(Collected data)
Start of Block
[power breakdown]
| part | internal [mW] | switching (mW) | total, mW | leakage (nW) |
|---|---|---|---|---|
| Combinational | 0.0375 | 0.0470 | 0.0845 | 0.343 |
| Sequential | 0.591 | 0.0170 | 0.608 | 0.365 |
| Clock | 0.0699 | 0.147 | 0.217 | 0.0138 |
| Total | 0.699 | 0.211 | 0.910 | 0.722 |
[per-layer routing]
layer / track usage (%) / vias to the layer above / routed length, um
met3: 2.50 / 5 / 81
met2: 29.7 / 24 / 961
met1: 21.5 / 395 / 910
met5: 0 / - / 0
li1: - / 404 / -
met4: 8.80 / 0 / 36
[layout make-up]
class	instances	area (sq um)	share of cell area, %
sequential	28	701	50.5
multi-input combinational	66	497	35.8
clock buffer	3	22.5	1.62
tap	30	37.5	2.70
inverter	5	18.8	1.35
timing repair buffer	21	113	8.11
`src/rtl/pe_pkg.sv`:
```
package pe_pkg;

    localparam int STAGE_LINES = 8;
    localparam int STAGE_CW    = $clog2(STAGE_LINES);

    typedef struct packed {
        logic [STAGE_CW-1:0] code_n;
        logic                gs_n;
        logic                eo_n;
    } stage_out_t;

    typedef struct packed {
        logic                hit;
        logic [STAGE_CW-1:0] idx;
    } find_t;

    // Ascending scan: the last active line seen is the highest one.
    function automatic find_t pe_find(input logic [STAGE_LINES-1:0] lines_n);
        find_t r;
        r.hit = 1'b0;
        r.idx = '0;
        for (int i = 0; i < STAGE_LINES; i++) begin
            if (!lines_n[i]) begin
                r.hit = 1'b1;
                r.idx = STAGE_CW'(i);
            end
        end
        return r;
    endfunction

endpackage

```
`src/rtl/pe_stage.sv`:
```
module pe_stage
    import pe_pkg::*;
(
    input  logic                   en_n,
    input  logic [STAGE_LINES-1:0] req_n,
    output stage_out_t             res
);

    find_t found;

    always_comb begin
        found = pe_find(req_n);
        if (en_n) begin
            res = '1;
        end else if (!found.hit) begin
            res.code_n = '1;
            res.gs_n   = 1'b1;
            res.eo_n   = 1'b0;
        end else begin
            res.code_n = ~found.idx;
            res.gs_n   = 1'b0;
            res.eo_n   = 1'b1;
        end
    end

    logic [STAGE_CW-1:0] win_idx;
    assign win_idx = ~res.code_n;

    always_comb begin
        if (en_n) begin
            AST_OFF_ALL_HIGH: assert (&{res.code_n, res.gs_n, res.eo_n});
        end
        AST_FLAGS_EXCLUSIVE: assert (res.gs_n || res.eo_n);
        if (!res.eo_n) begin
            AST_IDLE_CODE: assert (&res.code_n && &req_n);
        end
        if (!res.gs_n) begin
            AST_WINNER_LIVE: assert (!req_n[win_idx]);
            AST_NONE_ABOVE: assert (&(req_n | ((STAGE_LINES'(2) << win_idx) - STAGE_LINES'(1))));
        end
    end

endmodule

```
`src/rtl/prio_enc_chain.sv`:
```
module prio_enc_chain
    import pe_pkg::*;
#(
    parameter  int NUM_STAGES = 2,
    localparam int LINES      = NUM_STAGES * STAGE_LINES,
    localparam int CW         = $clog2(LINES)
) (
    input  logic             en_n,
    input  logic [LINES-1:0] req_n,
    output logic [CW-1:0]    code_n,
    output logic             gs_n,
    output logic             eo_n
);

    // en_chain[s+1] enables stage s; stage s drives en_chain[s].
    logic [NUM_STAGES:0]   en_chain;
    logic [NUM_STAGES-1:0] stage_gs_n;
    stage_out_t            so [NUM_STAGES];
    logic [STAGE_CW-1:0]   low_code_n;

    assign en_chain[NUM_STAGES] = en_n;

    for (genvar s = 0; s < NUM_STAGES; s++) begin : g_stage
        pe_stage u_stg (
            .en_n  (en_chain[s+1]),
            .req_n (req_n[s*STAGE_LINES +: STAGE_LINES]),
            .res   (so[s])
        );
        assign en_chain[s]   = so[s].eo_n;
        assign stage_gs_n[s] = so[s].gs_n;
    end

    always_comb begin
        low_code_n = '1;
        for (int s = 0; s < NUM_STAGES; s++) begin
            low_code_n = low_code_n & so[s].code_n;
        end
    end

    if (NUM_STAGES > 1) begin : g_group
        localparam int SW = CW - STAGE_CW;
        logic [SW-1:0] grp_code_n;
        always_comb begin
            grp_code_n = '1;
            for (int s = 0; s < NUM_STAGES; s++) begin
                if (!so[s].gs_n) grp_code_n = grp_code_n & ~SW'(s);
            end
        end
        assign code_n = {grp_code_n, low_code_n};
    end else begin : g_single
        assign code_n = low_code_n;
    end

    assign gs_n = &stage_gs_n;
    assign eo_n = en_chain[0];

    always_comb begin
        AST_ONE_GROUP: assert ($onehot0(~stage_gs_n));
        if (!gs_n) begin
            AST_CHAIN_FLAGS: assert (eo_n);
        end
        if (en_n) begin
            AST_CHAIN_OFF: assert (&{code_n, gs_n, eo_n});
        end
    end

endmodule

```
End of Block
Start of Block
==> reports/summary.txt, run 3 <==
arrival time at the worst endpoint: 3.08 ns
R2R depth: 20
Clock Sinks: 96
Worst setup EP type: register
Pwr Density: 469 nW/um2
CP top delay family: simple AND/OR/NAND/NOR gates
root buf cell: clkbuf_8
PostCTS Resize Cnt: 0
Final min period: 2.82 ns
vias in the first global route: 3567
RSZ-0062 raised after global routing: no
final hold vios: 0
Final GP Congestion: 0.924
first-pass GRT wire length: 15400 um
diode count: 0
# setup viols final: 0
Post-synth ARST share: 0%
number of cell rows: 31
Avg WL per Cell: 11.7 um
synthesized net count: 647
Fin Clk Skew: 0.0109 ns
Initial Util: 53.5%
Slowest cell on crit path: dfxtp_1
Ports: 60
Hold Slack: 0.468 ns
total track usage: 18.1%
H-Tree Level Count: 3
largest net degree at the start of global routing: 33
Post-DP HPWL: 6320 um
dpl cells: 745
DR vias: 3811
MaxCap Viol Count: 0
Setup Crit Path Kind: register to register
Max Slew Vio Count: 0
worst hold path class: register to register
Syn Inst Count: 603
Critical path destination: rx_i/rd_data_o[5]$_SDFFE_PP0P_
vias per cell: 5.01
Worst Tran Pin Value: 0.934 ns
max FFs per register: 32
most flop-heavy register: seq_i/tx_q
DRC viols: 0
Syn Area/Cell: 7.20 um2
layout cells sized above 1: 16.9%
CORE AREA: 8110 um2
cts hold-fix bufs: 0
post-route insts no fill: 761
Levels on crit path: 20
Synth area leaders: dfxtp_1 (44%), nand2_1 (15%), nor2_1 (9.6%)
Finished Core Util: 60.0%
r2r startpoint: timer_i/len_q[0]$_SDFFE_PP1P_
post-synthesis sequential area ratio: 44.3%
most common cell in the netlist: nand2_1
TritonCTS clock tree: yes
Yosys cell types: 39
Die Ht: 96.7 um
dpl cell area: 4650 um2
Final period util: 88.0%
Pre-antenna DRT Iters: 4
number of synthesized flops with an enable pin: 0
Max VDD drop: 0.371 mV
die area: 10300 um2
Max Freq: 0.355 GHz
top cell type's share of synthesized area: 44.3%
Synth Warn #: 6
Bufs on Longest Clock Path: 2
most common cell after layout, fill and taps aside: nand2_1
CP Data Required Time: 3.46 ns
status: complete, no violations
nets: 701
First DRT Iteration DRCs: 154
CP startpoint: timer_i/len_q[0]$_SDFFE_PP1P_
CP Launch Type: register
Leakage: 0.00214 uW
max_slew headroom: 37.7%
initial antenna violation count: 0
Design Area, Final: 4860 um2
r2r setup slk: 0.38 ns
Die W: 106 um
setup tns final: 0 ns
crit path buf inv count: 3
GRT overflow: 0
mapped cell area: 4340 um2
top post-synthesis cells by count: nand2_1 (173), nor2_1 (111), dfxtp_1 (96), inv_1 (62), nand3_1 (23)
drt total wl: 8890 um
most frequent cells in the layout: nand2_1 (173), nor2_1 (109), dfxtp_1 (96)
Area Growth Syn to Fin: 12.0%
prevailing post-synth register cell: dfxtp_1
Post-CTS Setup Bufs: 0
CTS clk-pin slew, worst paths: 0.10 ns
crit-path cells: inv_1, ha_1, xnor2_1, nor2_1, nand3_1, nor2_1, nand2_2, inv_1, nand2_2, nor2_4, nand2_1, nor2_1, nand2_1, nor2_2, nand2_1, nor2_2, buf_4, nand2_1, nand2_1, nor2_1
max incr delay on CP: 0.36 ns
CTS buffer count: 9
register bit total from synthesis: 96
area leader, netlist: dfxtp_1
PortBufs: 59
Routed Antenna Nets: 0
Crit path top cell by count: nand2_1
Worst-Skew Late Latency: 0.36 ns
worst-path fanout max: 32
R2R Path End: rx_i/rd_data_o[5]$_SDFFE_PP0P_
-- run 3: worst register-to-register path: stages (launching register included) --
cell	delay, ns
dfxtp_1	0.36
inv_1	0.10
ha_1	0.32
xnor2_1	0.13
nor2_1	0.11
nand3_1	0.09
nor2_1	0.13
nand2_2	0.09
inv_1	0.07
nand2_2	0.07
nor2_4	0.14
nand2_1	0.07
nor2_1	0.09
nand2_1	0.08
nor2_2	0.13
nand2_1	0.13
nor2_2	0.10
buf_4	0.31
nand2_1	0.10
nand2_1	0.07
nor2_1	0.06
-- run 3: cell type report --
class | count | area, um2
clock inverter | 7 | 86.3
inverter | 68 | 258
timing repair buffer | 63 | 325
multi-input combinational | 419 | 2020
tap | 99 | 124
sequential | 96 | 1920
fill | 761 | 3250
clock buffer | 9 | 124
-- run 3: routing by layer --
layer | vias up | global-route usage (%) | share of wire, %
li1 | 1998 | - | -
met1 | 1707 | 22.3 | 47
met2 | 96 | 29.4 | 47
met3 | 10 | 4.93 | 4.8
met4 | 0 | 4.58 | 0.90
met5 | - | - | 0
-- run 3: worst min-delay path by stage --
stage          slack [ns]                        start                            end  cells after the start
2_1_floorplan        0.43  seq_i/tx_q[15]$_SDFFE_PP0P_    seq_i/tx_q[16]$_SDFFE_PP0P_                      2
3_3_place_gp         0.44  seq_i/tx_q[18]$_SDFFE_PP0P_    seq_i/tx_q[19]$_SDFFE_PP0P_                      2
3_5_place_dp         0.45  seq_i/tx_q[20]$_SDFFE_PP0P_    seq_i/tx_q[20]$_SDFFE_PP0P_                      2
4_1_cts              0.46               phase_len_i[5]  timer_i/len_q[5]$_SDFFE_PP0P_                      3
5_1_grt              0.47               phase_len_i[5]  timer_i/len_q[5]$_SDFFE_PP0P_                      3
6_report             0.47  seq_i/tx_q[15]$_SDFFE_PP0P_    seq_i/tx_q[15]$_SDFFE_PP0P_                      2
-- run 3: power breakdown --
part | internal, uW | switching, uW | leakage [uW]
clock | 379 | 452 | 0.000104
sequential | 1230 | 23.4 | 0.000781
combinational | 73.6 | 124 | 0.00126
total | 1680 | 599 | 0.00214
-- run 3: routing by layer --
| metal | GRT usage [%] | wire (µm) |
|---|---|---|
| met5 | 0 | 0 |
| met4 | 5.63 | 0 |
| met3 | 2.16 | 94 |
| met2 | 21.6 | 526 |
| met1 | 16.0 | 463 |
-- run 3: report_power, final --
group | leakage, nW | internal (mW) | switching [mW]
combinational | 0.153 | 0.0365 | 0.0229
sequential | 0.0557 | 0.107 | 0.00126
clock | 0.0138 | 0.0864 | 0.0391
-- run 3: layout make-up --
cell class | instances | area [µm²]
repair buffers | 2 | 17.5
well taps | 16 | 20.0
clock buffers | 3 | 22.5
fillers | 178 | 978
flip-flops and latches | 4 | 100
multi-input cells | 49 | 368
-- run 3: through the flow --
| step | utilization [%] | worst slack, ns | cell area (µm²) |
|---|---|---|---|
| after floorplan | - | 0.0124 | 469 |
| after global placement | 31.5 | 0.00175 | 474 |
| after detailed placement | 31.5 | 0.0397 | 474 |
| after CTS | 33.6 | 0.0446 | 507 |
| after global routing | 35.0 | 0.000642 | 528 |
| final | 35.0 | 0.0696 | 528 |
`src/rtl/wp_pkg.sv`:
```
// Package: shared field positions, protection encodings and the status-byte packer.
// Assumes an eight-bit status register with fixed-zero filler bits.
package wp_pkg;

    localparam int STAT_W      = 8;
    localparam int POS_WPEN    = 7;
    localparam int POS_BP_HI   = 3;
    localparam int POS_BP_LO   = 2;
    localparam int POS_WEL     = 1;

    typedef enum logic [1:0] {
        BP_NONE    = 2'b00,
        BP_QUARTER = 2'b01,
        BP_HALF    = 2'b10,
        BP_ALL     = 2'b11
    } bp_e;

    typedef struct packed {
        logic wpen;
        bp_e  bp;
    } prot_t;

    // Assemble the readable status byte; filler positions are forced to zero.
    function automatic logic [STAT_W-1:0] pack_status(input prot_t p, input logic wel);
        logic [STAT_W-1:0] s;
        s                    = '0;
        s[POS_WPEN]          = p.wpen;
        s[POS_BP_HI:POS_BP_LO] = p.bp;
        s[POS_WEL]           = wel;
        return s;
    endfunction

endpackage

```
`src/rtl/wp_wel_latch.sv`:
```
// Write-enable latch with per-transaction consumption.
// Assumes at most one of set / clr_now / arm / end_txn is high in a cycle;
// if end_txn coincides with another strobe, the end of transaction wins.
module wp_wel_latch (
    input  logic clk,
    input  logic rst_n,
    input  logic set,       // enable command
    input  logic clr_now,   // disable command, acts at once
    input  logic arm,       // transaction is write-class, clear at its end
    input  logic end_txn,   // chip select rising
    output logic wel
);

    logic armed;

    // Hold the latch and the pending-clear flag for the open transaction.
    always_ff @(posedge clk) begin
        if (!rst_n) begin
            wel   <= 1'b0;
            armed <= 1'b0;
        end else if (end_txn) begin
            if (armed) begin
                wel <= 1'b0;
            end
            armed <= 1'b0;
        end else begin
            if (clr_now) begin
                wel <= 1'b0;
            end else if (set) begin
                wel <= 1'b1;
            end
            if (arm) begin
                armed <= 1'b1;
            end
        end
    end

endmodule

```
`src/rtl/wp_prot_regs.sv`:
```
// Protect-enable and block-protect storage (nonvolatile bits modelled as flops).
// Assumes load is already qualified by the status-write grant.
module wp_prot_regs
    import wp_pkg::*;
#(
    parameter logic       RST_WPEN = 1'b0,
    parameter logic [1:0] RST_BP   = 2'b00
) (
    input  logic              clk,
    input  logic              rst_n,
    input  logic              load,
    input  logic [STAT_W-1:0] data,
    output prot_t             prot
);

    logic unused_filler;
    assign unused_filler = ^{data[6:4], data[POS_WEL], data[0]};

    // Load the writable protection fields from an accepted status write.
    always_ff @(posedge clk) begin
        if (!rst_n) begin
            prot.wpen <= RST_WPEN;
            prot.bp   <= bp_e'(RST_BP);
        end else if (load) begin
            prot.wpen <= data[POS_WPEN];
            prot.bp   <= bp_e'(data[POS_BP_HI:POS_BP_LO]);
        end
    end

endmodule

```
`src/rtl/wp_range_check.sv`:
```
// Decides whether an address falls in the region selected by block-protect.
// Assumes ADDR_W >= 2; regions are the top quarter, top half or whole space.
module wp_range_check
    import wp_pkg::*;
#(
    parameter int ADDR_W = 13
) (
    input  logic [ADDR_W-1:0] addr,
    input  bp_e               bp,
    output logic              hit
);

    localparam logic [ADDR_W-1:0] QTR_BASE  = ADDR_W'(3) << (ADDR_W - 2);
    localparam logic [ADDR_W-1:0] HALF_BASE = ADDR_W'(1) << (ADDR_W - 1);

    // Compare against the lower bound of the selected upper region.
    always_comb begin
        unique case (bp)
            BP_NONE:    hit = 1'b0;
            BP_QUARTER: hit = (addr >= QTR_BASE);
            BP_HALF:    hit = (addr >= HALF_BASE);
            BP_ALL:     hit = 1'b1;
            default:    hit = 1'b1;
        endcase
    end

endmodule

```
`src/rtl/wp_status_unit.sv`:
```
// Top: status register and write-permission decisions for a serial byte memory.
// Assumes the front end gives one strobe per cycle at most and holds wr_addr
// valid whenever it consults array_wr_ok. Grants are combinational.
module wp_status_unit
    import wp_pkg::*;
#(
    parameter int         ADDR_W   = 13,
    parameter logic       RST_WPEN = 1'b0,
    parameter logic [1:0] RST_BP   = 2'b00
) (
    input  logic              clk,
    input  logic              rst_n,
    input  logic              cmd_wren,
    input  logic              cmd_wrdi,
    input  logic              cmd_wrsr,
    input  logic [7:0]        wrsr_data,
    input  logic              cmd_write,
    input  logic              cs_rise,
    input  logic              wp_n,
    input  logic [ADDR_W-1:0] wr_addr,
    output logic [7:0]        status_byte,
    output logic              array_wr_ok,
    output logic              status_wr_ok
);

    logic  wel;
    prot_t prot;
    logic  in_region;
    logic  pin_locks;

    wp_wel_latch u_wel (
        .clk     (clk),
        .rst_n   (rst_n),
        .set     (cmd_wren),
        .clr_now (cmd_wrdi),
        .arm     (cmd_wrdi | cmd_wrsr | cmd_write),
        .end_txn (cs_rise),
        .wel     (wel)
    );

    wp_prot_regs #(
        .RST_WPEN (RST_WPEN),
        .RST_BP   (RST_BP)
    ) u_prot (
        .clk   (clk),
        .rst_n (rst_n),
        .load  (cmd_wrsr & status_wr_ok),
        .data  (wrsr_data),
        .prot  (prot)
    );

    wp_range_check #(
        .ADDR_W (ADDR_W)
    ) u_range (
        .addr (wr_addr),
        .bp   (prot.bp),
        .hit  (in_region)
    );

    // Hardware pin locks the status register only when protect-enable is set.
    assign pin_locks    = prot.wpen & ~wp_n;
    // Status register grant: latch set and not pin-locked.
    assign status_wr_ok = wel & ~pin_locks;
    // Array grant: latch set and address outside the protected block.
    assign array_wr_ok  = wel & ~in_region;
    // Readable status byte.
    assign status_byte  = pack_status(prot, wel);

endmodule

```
End of Block
Start of Block
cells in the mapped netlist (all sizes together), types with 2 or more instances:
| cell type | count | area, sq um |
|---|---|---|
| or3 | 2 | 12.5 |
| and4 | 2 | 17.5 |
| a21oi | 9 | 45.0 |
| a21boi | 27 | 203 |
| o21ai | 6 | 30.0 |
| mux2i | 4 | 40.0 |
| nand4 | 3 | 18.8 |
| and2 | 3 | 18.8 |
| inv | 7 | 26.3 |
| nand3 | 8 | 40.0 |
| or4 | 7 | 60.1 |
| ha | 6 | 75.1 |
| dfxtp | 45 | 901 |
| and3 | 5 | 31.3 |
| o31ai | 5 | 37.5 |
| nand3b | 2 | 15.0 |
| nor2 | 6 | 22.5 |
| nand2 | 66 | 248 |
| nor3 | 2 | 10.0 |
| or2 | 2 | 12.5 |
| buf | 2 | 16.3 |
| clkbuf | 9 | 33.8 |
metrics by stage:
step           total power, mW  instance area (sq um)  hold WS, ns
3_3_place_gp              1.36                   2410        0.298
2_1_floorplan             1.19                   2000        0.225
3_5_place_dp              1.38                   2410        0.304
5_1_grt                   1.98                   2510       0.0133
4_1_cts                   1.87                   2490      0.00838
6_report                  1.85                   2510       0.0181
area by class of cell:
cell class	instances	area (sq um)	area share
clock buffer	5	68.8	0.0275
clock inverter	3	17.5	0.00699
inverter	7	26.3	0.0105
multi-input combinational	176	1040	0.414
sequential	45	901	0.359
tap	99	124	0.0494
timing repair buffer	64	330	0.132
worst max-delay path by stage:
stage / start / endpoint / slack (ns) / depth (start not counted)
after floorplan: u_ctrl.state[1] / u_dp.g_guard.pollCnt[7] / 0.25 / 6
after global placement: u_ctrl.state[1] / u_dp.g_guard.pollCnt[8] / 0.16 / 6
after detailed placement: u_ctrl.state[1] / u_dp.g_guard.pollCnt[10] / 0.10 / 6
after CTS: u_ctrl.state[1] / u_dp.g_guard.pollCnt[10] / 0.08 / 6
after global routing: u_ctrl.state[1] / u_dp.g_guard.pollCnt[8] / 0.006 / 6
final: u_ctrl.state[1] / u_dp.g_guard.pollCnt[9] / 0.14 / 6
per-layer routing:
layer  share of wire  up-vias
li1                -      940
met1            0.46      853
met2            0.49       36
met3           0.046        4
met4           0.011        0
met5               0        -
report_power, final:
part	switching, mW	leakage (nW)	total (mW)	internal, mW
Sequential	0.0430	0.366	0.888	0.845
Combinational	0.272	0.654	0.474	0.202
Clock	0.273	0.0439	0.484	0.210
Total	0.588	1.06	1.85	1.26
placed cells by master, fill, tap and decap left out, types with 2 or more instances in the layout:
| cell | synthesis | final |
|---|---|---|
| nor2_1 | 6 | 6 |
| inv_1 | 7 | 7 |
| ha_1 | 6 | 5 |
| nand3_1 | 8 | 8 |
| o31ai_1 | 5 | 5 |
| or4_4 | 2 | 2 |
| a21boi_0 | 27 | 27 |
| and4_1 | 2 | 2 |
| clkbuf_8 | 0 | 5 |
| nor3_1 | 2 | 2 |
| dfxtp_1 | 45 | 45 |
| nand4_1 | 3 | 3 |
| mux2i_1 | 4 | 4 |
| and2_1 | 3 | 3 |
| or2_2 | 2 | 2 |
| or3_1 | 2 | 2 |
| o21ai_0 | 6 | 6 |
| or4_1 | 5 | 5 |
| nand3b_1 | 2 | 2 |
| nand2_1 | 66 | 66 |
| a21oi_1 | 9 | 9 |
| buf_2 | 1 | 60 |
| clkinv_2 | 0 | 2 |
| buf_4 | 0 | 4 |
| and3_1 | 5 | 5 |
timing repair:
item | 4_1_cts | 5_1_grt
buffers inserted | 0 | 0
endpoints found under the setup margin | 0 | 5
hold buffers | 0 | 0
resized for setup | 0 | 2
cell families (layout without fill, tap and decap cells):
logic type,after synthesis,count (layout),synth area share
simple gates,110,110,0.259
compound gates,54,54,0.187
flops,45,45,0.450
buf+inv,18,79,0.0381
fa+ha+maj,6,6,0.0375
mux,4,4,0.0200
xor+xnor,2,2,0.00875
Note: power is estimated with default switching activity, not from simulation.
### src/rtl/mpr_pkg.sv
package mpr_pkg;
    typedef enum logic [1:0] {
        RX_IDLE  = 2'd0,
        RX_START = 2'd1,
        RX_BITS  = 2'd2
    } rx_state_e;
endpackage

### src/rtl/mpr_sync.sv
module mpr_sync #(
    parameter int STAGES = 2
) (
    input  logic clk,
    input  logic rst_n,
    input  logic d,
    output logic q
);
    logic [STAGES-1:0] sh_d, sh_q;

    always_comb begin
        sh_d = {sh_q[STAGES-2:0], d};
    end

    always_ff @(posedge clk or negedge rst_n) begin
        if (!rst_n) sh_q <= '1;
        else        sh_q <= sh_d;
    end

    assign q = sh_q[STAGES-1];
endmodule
End of Block
The problem
From the records above, copy only the lines starting with the line that holds "wire (µm) |" and going on through the line that holds "0.000642 | 528 |", exactly as written.

Written solution
| metal | GRT usage [%] | wire (µm) |
|---|---|---|
| met5 | 0 | 0 |
| met4 | 5.63 | 0 |
| met3 | 2.16 | 94 |
| met2 | 21.6 | 526 |
| met1 | 16.0 | 463 |
-- run 3: report_power, final --
group | leakage, nW | internal (mW) | switching [mW]
combinational | 0.153 | 0.0365 | 0.0229
sequential | 0.0557 | 0.107 | 0.00126
clock | 0.0138 | 0.0864 | 0.0391
-- run 3: layout make-up --
cell class | instances | area [µm²]
repair buffers | 2 | 17.5
well taps | 16 | 20.0
clock buffers | 3 | 22.5
fillers | 178 | 978
flip-flops and latches | 4 | 100
multi-input cells | 49 | 368
-- run 3: through the flow --
| step | utilization [%] | worst slack, ns | cell area (µm²) |
|---|---|---|---|
| after floorplan | - | 0.0124 | 469 |
| after global placement | 31.5 | 0.00175 | 474 |
| after detailed placement | 31.5 | 0.0397 | 474 |
| after CTS | 33.6 | 0.0446 | 507 |
| after global routing | 35.0 | 0.000642 | 528 |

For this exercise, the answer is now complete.